Beginnen wir wie immer am Anfang: wenn es nach der zweiten Nacht und dem Fährerlebnis geht, starten wir eher suboptimal in den Urlaub 😩. Die Nacht ist sehr heiß – wirklich heiß, so, dass ich eigentlich eher ans nächste Leben als an den nächsten Tag glaube. Aber gut, ich überlebe sie – knapp, aber doch! Michi meint, ich bin hysterisch, was fix nicht stimmt, es war einfach nicht zum Aushalten heiß 🥵. Naja, so heiß war es dann doch nicht. Ein wenig wärmer als zuhause 🙄. Wir haben in der Nacht dann auch den Platz gewechselt. Dann lag Sabine direkt neben dem Bullauge. Und da kommt immer ein Lüftchen rein. Na jedenfalls setzt sich meine schlechte Laune trotz Cappuccino und Vanillecroissant fort, Hitze und Schlafmangel, muss ich weiterreden….
Und dann kommt auch noch die Nachricht, die Fähre hat drei Stunden Verspätung 😡. Meine Laune ist im Keller, die Pläne für NM/Abend im Eimer. Wir disponieren (zugegebenermaßen nicht ohne Diskussion 🤭) um hmm, keine Ahnung welche Diskussion da gemeint ist 😇 war eh cool im Hafen und der Altstadt. Der Conard war gut sortiert, also alles cool. und gehen in die Stadt einkaufen, was eigentlich auf Korsika nach der Fährankunft geplant gewesen wäre. Langsam wird die Stimmung besser, der Kühlschrank gefüllter und die Zeit bis zur Überfahrt kürzer. Tantchen sitzt auf Korsika und wartet schon. Dazu muss man sagen, dass Tantchen schon viele, viele Jahre auf Korsika zum Freikörperbaden fährt und sich freut, mit uns in den Gumpen zu baden. Wir schreiben und geben unsere Verspätung bekannt, was bedeutet, dass Tantchen sich noch ein Glaserl Rosé mit ihren Schweizer Freunden gönnt, bis wir kommen.
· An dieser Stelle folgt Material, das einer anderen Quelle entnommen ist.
[src/rtl/alu_pkg.sv]
// Shared opcode and controller state encodings for the sequential ALU.
package alu_pkg;

  typedef enum logic [2:0] {
    OP_ADD = 3'b000,
    OP_SUB = 3'b001,
    OP_MUL = 3'b010,
    OP_DIV = 3'b011,
    OP_NOT = 3'b100,
    OP_XOR = 3'b101,
    OP_OR  = 3'b110,
    OP_AND = 3'b111
  } op_e;

  typedef enum logic [1:0] {
    ST_IDLE,
    ST_BUSY,
    ST_DONE
  } state_e;

endpackage

[src/rtl/alu_div.sv]
// Iterative restoring divider, one quotient bit per clock.
module alu_div #(
  parameter int WIDTH = 8
) (
  input  logic             clk,
  input  logic             rst_n,
  input  logic             start,
  input  logic [WIDTH-1:0] dividend,
  input  logic [WIDTH-1:0] divisor,
  output logic             done,
  output logic [WIDTH-1:0] quotient,
  output logic [WIDTH-1:0] remainder
);

  localparam int CW = $clog2(WIDTH);

  logic [WIDTH-1:0] rem_q, quo_q, dvs_q;
  logic [CW-1:0]    cnt_q;

  logic [WIDTH-1:0] rem_in, quo_in, dvs_in;
  logic [WIDTH:0]   shifted;
  logic             qbit;

  // The start cycle already performs the first step, so a WIDTH-bit divide
  // needs only WIDTH-1 further steps; quotient/remainder show the step result.
  always_comb begin
    rem_in    = start ? '0       : rem_q;
    quo_in    = start ? dividend : quo_q;
    dvs_in    = start ? divisor  : dvs_q;
    shifted   = {rem_in, quo_in[WIDTH-1]};
    qbit      = (shifted >= {1'b0, dvs_in});
    remainder = qbit ? (shifted[WIDTH-1:0] - dvs_in) : shifted[WIDTH-1:0];
    quotient  = {quo_in[WIDTH-2:0], qbit};
    done      = (cnt_q == CW'(1));
  end

  always_ff @(posedge clk or negedge rst_n) begin
    if (!rst_n) begin
      rem_q <= '0;
      quo_q <= '0;
      dvs_q <= '0;
      cnt_q <= '0;
    end else if (start) begin
      rem_q <= remainder;
      quo_q <= quotient;
      dvs_q <= divisor;
      cnt_q <= CW'(WIDTH - 1);
    end else if (cnt_q != '0) begin
      rem_q <= remainder;
      quo_q <= quotient;
      cnt_q <= cnt_q - CW'(1);
    end
  end

endmodule

[src/rtl/alu_seq.sv]
// Sequential ALU with valid/ready handshake; DIV runs on the iterative divider.
module alu_seq
  import alu_pkg::*;
#(
  parameter int WIDTH = 8
) (
  input  logic             clk,
  input  logic             rst_n,
  input  logic             in_valid,
  output logic             in_ready,
  input  logic [2:0]       oc,
  input  logic [WIDTH-1:0] a,
  input  logic [WIDTH-1:0] b,
  output logic             out_valid,
  input  logic             out_ready,
  output logic [WIDTH-1:0] f,
  output logic [WIDTH-1:0] rem,
  output logic             zf,
  output logic             cf,
  output logic             dz
);

  state_e state_q, state_d;
  op_e    op;

  logic               accept, div_go, div_done;
  logic [WIDTH-1:0]   div_quo, div_rem;
  logic [WIDTH:0]     sum, diff;
  logic [2*WIDTH-1:0] prod;
  logic [WIDTH-1:0]   res_f, res_rem;
  logic               res_cf, res_dz;

  assign op        = op_e'(oc);
  assign in_ready  = (state_q == ST_IDLE);
  assign out_valid = (state_q == ST_DONE);
  assign accept    = in_valid && in_ready;
  assign div_go    = accept && (op == OP_DIV) && (b != '0);

  alu_div #(.WIDTH(WIDTH)) u_div (
    .clk       (clk),
    .rst_n     (rst_n),
    .start     (div_go),
    .dividend  (a),
    .divisor   (b),
    .done      (div_done),
    .quotient  (div_quo),
    .remainder (div_rem)
  );

  always_comb begin
    sum     = {1'b0, a} + {1'b0, b};
    diff    = {1'b0, a} - {1'b0, b};
    prod    = a * b;
    res_f   = '0;
    res_rem = '0;
    res_cf  = 1'b0;
    res_dz  = 1'b0;
    case (op)
      OP_ADD: begin res_f = sum[WIDTH-1:0];  res_cf = sum[WIDTH];  end
      OP_SUB: begin res_f = diff[WIDTH-1:0]; res_cf = diff[WIDTH]; end
      OP_MUL: begin
        res_f  = prod[WIDTH-1:0];
        res_cf = (prod[2*WIDTH-1:WIDTH] != '0);
      end
      // Only the divide-by-zero case completes here; other DIVs use the divider.
      OP_DIV: begin res_f = '1; res_rem = a; res_dz = 1'b1; end
      OP_NOT: res_f = ~a;
      OP_XOR: res_f = a ^ b;
      OP_OR:  res_f = a | b;
      OP_AND: res_f = a & b;
      default: ;
    endcase
  end

  always_comb begin
    state_d = state_q;
    case (state_q)
      ST_IDLE: if (accept)    state_d = div_go ? ST_BUSY : ST_DONE;
      ST_BUSY: if (div_done)  state_d = ST_DONE;
      ST_DONE: if (out_ready) state_d = ST_IDLE;
      default:                state_d = ST_IDLE;
    endcase
  end

  always_ff @(posedge clk or negedge rst_n) begin
    if (!rst_n) state_q <= ST_IDLE;
    else        state_q <= state_d;
  end

  always_ff @(posedge clk or negedge rst_n) begin
    if (!rst_n) begin
      f   <= '0;
      rem <= '0;
      zf  <= 1'b0;
      cf  <= 1'b0;
      dz  <= 1'b0;
    end else if (accept && !div_go) begin
      f   <= res_f;
      rem <= res_rem;
      zf  <= (res_f == '0);
      cf  <= res_cf;
      dz  <= res_dz;
    end else if (state_q == ST_BUSY && div_done) begin
      f   <= div_quo;
      rem <= div_rem;
      zf  <= (div_quo == '0);
      cf  <= 1'b0;
      dz  <= 1'b0;
    end
  end

endmodule

[config.mk]
export PLATFORM = sky130hd
export DESIGN_NAME = alu_seq
export DESIGN_NICKNAME = d
export VERILOG_FILES = /design/src/rtl/alu_pkg.sv /design/src/rtl/alu_div.sv /design/src/rtl/alu_seq.sv
export SDC_FILE = /design/constraint.sdc
export NUM_CORES = 1
export LEC_CHECK = 0
export BUFFER_PORTS_ARGS = -buffer_cell sky130_fd_sc_hd__clkbuf_2
export CAP_MARGIN = 20
export CORE_ASPECT_RATIO = 1.2
export CORE_MARGIN = 4
export CORE_UTILIZATION = 50
export DETAILED_ROUTE_END_ITERATION = 10
export GPL_ROUTABILITY_DRIVEN = 0
export PLACE_DENSITY = 0.75
export SYNTH_ARGS = -nofsm -noshare
export SYNTH_HDL_FRONTEND = slang
export SYNTH_HIERARCHICAL = 1
export SYNTH_SLANG_ARGS = --single-unit
[constraint.sdc]
create_clock -name clk -period 4.1 [get_ports clk]
set_input_delay 0.615 -clock clk [delete_from_list [all_inputs] [get_ports clk]]
set_output_delay 0.615 -clock clk [all_outputs]
set_load 0.01 [all_outputs]
==> results.md <==
* Outcome: finished, violations left
* Violated checks: negative setup slack
* Cell mode on critical path: fa_1
* Clk network pwr share at 8.6%
* Worst path max stage delay at 0.51 ns
* Max-slew violations at 0
* Sequential power share at 16.7%
* CTS tree: done
* #FFs+latches synth at 48
* DRT Wirelength at 18500 um
* Critical path class: primary input to register
* CP Max Fanout at 7
* Worst path cell trace: clkbuf_16 -> clkinvlp_4 -> nor2_4 -> fa_1 -> inv_2 -> fa_1 -> inv_1 -> fa_1 -> inv_2 -> fa_1 -> inv_2 -> ha_4 -> o211ai_1 -> nand2_1 -> a31oi_2 -> a211o_1 -> nand3_1 -> a311o_1 -> o221ai_1
* # H-tree levels at 2
* Clock Latency Late Sink at 0.29 ns
* Maximum vdd drop at 0.000533 V
* Final Hold Viols at 0
* First drt pass iteration count at 5
* ANT nets after route at 0
* Antenna violations before repair at 0
* DP HPWL at 14700 um
* Initial core utilization at 51.0%
* Int Power at 2.63 mW
* Cell family contributing the most delay on the critical path: adder cells
* RSZ-0062 raised after global routing: yes
* CP bufs+invs at 6
* Filler cell count at between 800 and 900
* Cell Count, Final, Fillers Out at between 1k and 1.5k
* CTS Buffer Depth at 2
* Commonest cells after routing, fill and taps aside: 121 x buf_4, 82 x inv_1, 70 x nor2_1, 61 x ha_1
* Seq/Total Area, Yosys at 19.5%
* Switching fraction of total power at 44.3%
* Critical path's slowest cell: fa_1
* Actual slew at the worst max-slew pin at between 0.7 and 0.8 ns
* Gate count of the mapped netlist at 712
* # diodes at 0
* Post-Syn Nets at 845
* Crit end category: register
* Most common cell after layout, fill and taps aside: buf_4
* I/O Buffers at 43
* CP Launch Type: primary input
* Lkg Pwr at 3.87 nW
* Detailed Route Iter0 Violations at about 390
* Max Cap Viol at 0
* Finished Core Util at between 60% and 70%
* Placed cell areas at 7390 um2
* Total number of vias at 5933
* Max Clock Skew at 0.0103 ns
* Largest net degree at the start of global routing at between 40 and 50
* Core area at 12100 um2
* Top_reg_cell synth: dfrtp_1
* Sw power at 2.09 mW
* Worst setup margin at -0.381 ns
* Placed insts at 1003
* Reg-to-reg slack, setup at 0.71 ns
* Post-route cell area at 8000 um2
* Total grt overflow at 0
* First-pass GRT wire length at 30200 um
* Num CTS Buffers at 5
* Worst-path clk slew at 0.07 ns
* Nets@finish at 994
* Crit share post-route at 109%
* PwrDens at 590 nW/um2
* Vias in the first global route at 6203
* Count of unique library cells instantiated by Yosys at 74
* Num ports at 44
* Post-route minimum period at 4.48 ns
* Crit path arrival time at 4.68 ns
* Syn Area/Cell at 8.64 um2
* Final setup viols at 2
* Logic pwr share at between 70% and 80%
* Vias per inst at 5.81
* Cell Area, Synth at 6150 um2
* Post-CTS Hold Buffers at 0
* # rows at 44
* Root buf cell: clkbuf_16
* Die Y at 130 um
* Post-synth EDFFs at 0
* Fmax at 0.223 GHz
* Ys async rst share at between 90% and 100%
* Layout overhead on the synthesized area at 30.1%
* Die area at 14100 um2
* TritonCTS Sinks at 48
* Slew headroom at 51.8%
* Synthesis Warnings at 6
* Drt drc at 0
* Worst slack at placement at -0.774 ns
* Layout cells sized above 1 at 33.4%
* Wire length per cell at 18.1 um
* Hold crit path type: primary input to asynchronous set/reset pin
* CP required at 4.30 ns
* Die Wd at 109 um
* Total GRT Usage at between 20% and 30%
registers in the layout (all words and copies together) (netlist names):
signal       cells
state_q          2
zf               1
rem              8
u_div/quo_q      8
dz               1
f                8
u_div/cnt_q      3
u_div/dvs_q      8
u_div/rem_q      8
cf               1
metal layers:
| metal | routed length (um) | part of all wire [%] | track usage, % | vias up |
|---|---|---|---|---|
| li1 | - | - | - | 2738 |
| met1 | 6930 | 38 | 31.5 | 2886 |
| met2 | 9500 | 51 | 47.1 | 229 |
| met3 | 1080 | 5.9 | 4.73 | 80 |
| met4 | 960 | 5.2 | 13.5 | 0 |
| met5 | 0 | 0 | 0 | - |
cell families after synthesis:
| logic type | count (synthesis) | synth area share (%) |
|---|---|---|
| and+or+nand+nor | 203 | 15.5 |
| AOI/OAI and AO/OA | 155 | 17.1 |
| buffers and inverters | 123 | 8.16 |
| adders and majority gates | 110 | 27.1 |
| muxes | 58 | 10.5 |
| DFF | 48 | 19.5 |
| xor gates and xnor gates | 15 | 2.14 |
metrics by stage:
stage | hold slack, ns | TNS [ns] | power [mW]
6_report | 0.422 | -0.407 | 4.72
5_1_grt | 0.473 | -0.901 | 5.12
4_1_cts | 0.442 | -0.342 | 4.58
3_5_place_dp | 0.475 | -3.22 | 3.97
3_3_place_gp | 0.475 | -2.84 | 3.83
2_1_floorplan | 0.319 | -0.218 | 3.01
timing repair:
action | 4_1_cts | 5_1_grt
endpoints found under the setup margin | 4 | 6
buffers inserted | 9 | 3
gates resized for setup | 52 | 29
pin swaps | 21 | 28
path summary, 6_finish.rpt:
path	start	end	depth (start not counted)
worst max-delay path	b[3]	cf	19
worst min-delay path	rst_n	rem[0]	2
worst max register to register	state_q[0]	zf	14
worst min register to register	u_div/dvs_q[4]	u_div/dvs_q[4]	2
max in group asynchronous	rst_n	cf	2
min in group clk	u_div/dvs_q[4]	u_div/dvs_q[4]	2
worst reg2reg max path: stages (launching register included):
cell and delay, ns:
dfrtp_1 0.41, nor2_1 0.15, nand2_1 0.15, nor2b_4 0.32, buf_4 0.21, mux2i_1 0.25
ha_1 0.28, a21o_1 0.19, a31oi_2 0.24, o221ai_2 0.20, or4_1 0.48, nor3_1 0.17
a21oi_1 0.06, nor2_1 0.12, a41o_1 0.10
cells in the mapped netlist (3+ instances only):
master | number | area [um2]
o21a_1 | 3 | 22.5
nand2_1 | 49 | 184
clkbuf_1 | 5 | 18.8
nor3_1 | 11 | 55.1
nor4_1 | 3 | 18.8
o21bai_1 | 5 | 37.5
nand3_1 | 12 | 60.1
inv_1 | 96 | 360
xor2_1 | 4 | 35.0
o31ai_1 | 6 | 45.0
fa_1 | 39 | 781
xnor2_1 | 11 | 96.3
ha_1 | 71 | 888
o22ai_1 | 11 | 68.8
a21o_1 | 8 | 60.1
dfrtp_1 | 48 | 1200
o211ai_1 | 7 | 52.6
nor2_1 | 80 | 300
a21oi_1 | 41 | 205
buf_2 | 13 | 65.1
a211oi_2 | 3 | 37.5
or2_2 | 3 | 18.8
mux2_2 | 32 | 360
nor2b_1 | 17 | 106
nand2b_1 | 9 | 56.3
mux2i_1 | 23 | 230
o21ai_0 | 28 | 140
a31oi_1 | 8 | 50.1
a211oi_1 | 5 | 37.5
area by class of cell:
type                    count  area, um2  area share [%]
clock buffers               6        139            1.74
clock inverters             1       8.76           0.109
inverters                  98        390            4.88
multi-input cells         541       4780            59.7
flip-flops and latches     48       1200            15.0
well taps                 161        201            2.52
repair buffers            167       1290            16.1
power by group through the flow:
stage / logic, mW / registers (mW) / clock network (mW)
2_1_floorplan: 2.21 / 0.792 / 0
3_3_place_gp: 3.05 / 0.781 / 0
3_5_place_dp: 3.17 / 0.791 / 0
4_1_cts: 3.38 / 0.784 / 0.412
5_1_grt: 3.87 / 0.807 / 0.435
6_report: 3.53 / 0.787 / 0.408
Note: power is estimated with default switching activity, not from simulation.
Die Fähre setzt sich iwann endlich in Bewegung und nach 4,5h sind wir in Bastia. Die meiste Zeit hab ich geschlafen oder gelesen, weshalb ich auch voller Tatendrang und Abenteuerlust am Weg zum CP bin.
Wir werden herzallerliebst von Tantchen begrüßt (natürlich auch von Onkelchen und den Schweizer Freunden), zum Pizza essen eingeladen, zum Grappa trinken verführt…schön war’s 🥰. Die Pizza war wirklich lecker. Fast so gut wie die vom Dani ☺️

Wir müssen auch noch erzählen, dass wir den letzten Platz am Strand geschnappt haben – vor der Grazer Familie, die wir schon in Livorno kennengelernt haben. Michi hat sie bei der Fähre überholt, das hat uns unseren direkten Strandplatz gesichert, weil sie naturlich genau diesen Platz wollten – wer will den nicht, direkt am Strand 🏖️ .

So, hier bleiben wir jz mal 🥰. Tantchen hat schon eine Idee für Wandern und Baden in den Gumpen, Schildkrötenpark….mal sehen, morgen sitzen wir nur am Strand, das ist fix. Meine neue Liege und ich 🥰. Und heute liege ich bei Meeresrauschen und einer leichten Brise im Bett und bin langsam aber sicher im Urlaub angekommen 🫶🏻.